Start of AVAILABLE RECORDS

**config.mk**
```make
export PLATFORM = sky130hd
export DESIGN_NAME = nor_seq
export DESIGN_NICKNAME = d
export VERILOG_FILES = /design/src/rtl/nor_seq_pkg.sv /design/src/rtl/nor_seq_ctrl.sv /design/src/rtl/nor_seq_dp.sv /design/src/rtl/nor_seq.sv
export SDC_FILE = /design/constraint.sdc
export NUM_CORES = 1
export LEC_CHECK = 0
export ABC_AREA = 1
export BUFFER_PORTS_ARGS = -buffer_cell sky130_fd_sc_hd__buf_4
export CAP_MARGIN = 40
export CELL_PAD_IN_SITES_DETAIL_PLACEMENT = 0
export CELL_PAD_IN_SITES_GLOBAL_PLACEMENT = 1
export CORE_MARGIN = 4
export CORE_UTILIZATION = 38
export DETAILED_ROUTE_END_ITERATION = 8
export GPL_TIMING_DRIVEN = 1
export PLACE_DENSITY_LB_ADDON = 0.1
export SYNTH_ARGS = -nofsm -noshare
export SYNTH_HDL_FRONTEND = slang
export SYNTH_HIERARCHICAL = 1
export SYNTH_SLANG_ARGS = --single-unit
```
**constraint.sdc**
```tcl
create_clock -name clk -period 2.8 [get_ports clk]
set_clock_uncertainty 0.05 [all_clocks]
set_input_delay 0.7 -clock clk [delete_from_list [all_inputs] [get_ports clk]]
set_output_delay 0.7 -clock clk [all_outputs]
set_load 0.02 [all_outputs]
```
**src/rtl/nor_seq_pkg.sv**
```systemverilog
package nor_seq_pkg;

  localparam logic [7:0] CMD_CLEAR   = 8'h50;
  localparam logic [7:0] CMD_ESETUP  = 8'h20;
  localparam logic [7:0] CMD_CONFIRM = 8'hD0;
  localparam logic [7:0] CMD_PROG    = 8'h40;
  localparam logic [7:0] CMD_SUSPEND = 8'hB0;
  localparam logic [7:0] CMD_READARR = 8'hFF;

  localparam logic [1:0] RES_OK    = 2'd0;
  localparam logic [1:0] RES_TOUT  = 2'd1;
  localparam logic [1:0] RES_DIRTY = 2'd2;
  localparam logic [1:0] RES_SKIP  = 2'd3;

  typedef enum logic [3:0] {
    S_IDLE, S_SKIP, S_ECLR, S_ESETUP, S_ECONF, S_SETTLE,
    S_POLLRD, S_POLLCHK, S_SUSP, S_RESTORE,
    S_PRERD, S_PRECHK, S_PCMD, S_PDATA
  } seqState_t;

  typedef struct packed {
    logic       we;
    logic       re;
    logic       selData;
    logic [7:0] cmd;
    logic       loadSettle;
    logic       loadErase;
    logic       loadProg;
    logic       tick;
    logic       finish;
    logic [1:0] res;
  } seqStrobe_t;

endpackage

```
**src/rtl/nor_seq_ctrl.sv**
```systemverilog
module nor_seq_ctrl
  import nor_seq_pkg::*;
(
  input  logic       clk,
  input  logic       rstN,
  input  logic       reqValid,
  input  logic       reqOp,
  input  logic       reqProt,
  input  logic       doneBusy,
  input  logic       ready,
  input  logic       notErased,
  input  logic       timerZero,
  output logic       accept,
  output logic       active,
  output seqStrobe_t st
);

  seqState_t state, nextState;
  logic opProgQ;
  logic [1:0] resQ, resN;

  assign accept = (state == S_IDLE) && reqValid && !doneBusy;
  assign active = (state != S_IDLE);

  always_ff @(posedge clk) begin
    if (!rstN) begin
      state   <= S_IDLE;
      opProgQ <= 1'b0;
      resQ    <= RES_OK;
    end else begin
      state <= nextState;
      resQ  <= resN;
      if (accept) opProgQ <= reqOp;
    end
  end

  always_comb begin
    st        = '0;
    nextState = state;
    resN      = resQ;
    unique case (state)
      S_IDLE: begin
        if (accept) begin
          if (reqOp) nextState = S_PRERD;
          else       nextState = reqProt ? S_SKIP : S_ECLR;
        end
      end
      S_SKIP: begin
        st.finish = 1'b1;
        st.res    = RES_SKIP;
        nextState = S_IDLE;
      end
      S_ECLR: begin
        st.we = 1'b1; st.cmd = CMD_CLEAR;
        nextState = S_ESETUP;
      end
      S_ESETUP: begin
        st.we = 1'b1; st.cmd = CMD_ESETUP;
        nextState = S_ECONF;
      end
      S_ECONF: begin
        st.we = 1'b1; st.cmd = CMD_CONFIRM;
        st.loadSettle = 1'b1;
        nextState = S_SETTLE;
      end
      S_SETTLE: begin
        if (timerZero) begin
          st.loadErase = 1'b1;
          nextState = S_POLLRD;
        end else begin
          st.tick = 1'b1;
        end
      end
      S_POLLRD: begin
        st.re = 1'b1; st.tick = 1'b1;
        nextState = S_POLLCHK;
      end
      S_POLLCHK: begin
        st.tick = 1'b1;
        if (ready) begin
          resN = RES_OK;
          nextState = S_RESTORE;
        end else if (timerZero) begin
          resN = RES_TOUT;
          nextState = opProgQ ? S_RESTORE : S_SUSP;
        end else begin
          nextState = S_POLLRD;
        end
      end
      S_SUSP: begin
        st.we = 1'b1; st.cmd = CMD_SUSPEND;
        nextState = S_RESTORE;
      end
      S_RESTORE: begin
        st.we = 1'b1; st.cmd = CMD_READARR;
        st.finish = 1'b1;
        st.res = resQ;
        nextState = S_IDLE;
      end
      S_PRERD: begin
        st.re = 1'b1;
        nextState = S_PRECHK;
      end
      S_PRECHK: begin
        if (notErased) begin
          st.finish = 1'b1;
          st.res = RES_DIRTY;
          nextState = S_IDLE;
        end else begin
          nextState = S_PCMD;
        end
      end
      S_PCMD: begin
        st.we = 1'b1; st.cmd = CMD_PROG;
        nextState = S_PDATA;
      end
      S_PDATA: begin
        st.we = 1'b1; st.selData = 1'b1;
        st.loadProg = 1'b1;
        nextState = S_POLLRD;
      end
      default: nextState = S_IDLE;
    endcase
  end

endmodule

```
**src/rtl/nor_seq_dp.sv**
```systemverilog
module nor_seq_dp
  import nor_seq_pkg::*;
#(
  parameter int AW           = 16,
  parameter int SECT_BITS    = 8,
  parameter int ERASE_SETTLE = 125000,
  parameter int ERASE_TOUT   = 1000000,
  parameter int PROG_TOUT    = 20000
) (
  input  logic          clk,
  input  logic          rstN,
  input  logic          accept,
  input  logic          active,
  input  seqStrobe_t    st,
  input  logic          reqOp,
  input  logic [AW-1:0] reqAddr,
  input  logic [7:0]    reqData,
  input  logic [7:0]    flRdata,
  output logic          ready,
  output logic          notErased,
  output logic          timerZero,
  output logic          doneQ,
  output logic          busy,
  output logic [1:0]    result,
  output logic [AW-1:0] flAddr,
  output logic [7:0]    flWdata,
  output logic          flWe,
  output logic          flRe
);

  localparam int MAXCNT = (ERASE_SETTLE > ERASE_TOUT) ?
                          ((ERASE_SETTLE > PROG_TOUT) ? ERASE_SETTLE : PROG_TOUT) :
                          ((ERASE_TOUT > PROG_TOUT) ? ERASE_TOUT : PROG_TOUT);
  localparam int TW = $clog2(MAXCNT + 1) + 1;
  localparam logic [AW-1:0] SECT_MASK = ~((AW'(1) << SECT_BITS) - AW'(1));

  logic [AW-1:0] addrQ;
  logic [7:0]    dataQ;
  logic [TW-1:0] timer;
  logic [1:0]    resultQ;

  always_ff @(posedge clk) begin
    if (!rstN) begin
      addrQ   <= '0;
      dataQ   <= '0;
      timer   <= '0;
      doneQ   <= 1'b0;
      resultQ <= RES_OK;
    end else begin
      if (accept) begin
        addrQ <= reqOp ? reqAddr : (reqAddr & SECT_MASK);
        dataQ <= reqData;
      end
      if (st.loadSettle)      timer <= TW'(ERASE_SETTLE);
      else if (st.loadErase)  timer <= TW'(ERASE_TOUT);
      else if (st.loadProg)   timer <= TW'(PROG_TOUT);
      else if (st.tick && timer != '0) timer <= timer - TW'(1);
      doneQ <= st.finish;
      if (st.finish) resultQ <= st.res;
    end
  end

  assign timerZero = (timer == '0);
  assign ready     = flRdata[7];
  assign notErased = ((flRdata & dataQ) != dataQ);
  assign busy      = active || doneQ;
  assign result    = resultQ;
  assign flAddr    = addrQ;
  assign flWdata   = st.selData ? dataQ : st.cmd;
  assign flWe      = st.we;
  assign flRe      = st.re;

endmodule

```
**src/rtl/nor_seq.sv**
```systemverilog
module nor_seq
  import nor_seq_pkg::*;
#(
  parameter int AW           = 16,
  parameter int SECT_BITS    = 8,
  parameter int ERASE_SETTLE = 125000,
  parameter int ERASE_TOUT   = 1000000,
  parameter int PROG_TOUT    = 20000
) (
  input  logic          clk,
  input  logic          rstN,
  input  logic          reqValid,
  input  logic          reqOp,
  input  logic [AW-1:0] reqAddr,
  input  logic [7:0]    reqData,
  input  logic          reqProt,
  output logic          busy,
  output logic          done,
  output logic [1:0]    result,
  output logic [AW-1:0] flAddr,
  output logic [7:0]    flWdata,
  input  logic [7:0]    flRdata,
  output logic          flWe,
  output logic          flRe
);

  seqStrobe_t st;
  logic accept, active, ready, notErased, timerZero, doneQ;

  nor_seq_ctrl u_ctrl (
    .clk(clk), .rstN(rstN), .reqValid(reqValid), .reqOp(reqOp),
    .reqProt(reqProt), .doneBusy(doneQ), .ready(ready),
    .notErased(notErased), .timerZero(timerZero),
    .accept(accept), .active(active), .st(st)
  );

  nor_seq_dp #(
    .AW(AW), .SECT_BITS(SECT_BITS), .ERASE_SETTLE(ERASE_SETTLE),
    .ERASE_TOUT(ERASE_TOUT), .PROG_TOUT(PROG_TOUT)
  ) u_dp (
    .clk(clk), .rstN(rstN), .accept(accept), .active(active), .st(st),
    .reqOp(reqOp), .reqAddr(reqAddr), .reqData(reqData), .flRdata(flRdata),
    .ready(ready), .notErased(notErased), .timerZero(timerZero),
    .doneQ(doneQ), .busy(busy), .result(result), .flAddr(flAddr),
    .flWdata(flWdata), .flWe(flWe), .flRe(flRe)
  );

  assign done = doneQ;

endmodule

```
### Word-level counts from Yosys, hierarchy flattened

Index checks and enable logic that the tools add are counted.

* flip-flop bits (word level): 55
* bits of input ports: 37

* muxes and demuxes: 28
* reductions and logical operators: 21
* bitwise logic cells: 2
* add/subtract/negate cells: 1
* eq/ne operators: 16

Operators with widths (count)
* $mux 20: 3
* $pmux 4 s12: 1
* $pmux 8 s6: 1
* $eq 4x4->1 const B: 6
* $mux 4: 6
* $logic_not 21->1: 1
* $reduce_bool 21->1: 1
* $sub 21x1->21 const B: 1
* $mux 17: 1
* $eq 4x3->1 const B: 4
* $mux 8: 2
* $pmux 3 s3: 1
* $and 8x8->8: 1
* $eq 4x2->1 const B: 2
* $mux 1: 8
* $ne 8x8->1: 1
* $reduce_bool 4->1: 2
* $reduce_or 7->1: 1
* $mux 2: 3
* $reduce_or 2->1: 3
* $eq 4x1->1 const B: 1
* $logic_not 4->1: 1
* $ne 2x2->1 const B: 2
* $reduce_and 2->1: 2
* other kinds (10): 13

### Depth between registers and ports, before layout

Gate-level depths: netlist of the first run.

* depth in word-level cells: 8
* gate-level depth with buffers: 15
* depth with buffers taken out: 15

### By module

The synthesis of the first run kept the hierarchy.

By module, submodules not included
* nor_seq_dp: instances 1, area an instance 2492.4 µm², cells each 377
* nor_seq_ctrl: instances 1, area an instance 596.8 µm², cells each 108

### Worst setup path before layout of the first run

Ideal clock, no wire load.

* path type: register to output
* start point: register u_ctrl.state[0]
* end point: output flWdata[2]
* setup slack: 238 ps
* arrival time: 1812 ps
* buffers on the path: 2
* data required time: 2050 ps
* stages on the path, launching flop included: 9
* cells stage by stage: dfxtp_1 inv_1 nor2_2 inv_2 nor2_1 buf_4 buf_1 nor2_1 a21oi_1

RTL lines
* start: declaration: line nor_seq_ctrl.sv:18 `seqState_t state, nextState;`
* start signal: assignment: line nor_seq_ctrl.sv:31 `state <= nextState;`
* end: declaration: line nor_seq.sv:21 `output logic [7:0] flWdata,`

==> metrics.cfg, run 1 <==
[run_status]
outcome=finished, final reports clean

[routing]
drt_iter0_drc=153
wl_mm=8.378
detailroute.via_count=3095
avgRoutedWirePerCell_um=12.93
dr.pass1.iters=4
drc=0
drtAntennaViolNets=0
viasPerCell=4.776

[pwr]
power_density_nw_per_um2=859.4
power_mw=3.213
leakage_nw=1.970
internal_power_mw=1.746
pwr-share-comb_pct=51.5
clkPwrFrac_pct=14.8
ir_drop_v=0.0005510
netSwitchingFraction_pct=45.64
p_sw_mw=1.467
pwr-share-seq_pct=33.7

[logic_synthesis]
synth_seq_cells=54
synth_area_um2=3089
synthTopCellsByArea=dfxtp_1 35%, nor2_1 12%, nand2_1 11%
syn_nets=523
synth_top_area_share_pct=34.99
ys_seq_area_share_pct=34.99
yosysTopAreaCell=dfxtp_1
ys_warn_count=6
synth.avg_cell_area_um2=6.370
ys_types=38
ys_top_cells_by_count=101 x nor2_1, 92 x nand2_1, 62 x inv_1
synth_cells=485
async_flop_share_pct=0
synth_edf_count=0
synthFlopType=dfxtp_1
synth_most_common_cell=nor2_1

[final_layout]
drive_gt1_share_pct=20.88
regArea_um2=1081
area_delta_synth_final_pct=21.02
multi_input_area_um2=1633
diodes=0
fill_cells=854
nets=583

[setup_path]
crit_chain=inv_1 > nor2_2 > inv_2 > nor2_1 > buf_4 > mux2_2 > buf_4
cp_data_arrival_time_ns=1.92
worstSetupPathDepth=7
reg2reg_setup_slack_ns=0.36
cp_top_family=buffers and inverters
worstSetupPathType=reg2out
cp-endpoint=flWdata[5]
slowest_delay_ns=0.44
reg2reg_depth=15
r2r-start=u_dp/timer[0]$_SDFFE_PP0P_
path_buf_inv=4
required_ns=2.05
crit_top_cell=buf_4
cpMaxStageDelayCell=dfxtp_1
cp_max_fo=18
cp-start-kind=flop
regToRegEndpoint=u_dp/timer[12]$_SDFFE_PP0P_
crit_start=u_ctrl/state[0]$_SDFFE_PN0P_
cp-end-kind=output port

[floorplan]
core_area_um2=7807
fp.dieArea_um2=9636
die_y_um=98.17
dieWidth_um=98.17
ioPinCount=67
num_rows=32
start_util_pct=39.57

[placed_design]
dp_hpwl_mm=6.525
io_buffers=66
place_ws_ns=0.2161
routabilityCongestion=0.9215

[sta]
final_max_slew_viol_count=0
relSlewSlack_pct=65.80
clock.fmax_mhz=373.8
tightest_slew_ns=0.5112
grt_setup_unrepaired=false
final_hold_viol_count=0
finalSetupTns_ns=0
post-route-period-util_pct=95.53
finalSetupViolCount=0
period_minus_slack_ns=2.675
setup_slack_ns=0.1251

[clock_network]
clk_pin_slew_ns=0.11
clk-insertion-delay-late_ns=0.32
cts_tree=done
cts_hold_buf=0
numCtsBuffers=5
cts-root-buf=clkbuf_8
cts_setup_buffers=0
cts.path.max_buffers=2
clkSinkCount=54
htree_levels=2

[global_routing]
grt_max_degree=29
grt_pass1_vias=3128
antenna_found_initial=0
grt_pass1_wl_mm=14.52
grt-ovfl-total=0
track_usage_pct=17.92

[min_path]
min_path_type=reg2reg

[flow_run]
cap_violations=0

End of AVAILABLE RECORDS

◆ **EXERCISE**
Would you copy out exactly the lines above that start at the one containing "viasPerCell=4.776" and end at the one containing "dieWidth_um=98.17", inclusive?

◆ **RESULT OF THE TASK**
viasPerCell=4.776

[pwr]
power_density_nw_per_um2=859.4
power_mw=3.213
leakage_nw=1.970
internal_power_mw=1.746
pwr-share-comb_pct=51.5
clkPwrFrac_pct=14.8
ir_drop_v=0.0005510
netSwitchingFraction_pct=45.64
p_sw_mw=1.467
pwr-share-seq_pct=33.7

[logic_synthesis]
synth_seq_cells=54
synth_area_um2=3089
synthTopCellsByArea=dfxtp_1 35%, nor2_1 12%, nand2_1 11%
syn_nets=523
synth_top_area_share_pct=34.99
ys_seq_area_share_pct=34.99
yosysTopAreaCell=dfxtp_1
ys_warn_count=6
synth.avg_cell_area_um2=6.370
ys_types=38
ys_top_cells_by_count=101 x nor2_1, 92 x nand2_1, 62 x inv_1
synth_cells=485
async_flop_share_pct=0
synth_edf_count=0
synthFlopType=dfxtp_1
synth_most_common_cell=nor2_1

[final_layout]
drive_gt1_share_pct=20.88
regArea_um2=1081
area_delta_synth_final_pct=21.02
multi_input_area_um2=1633
diodes=0
fill_cells=854
nets=583

[setup_path]
crit_chain=inv_1 > nor2_2 > inv_2 > nor2_1 > buf_4 > mux2_2 > buf_4
cp_data_arrival_time_ns=1.92
worstSetupPathDepth=7
reg2reg_setup_slack_ns=0.36
cp_top_family=buffers and inverters
worstSetupPathType=reg2out
cp-endpoint=flWdata[5]
slowest_delay_ns=0.44
reg2reg_depth=15
r2r-start=u_dp/timer[0]$_SDFFE_PP0P_
path_buf_inv=4
required_ns=2.05
crit_top_cell=buf_4
cpMaxStageDelayCell=dfxtp_1
cp_max_fo=18
cp-start-kind=flop
regToRegEndpoint=u_dp/timer[12]$_SDFFE_PP0P_
crit_start=u_ctrl/state[0]$_SDFFE_PN0P_
cp-end-kind=output port

[floorplan]
core_area_um2=7807
fp.dieArea_um2=9636
die_y_um=98.17
dieWidth_um=98.17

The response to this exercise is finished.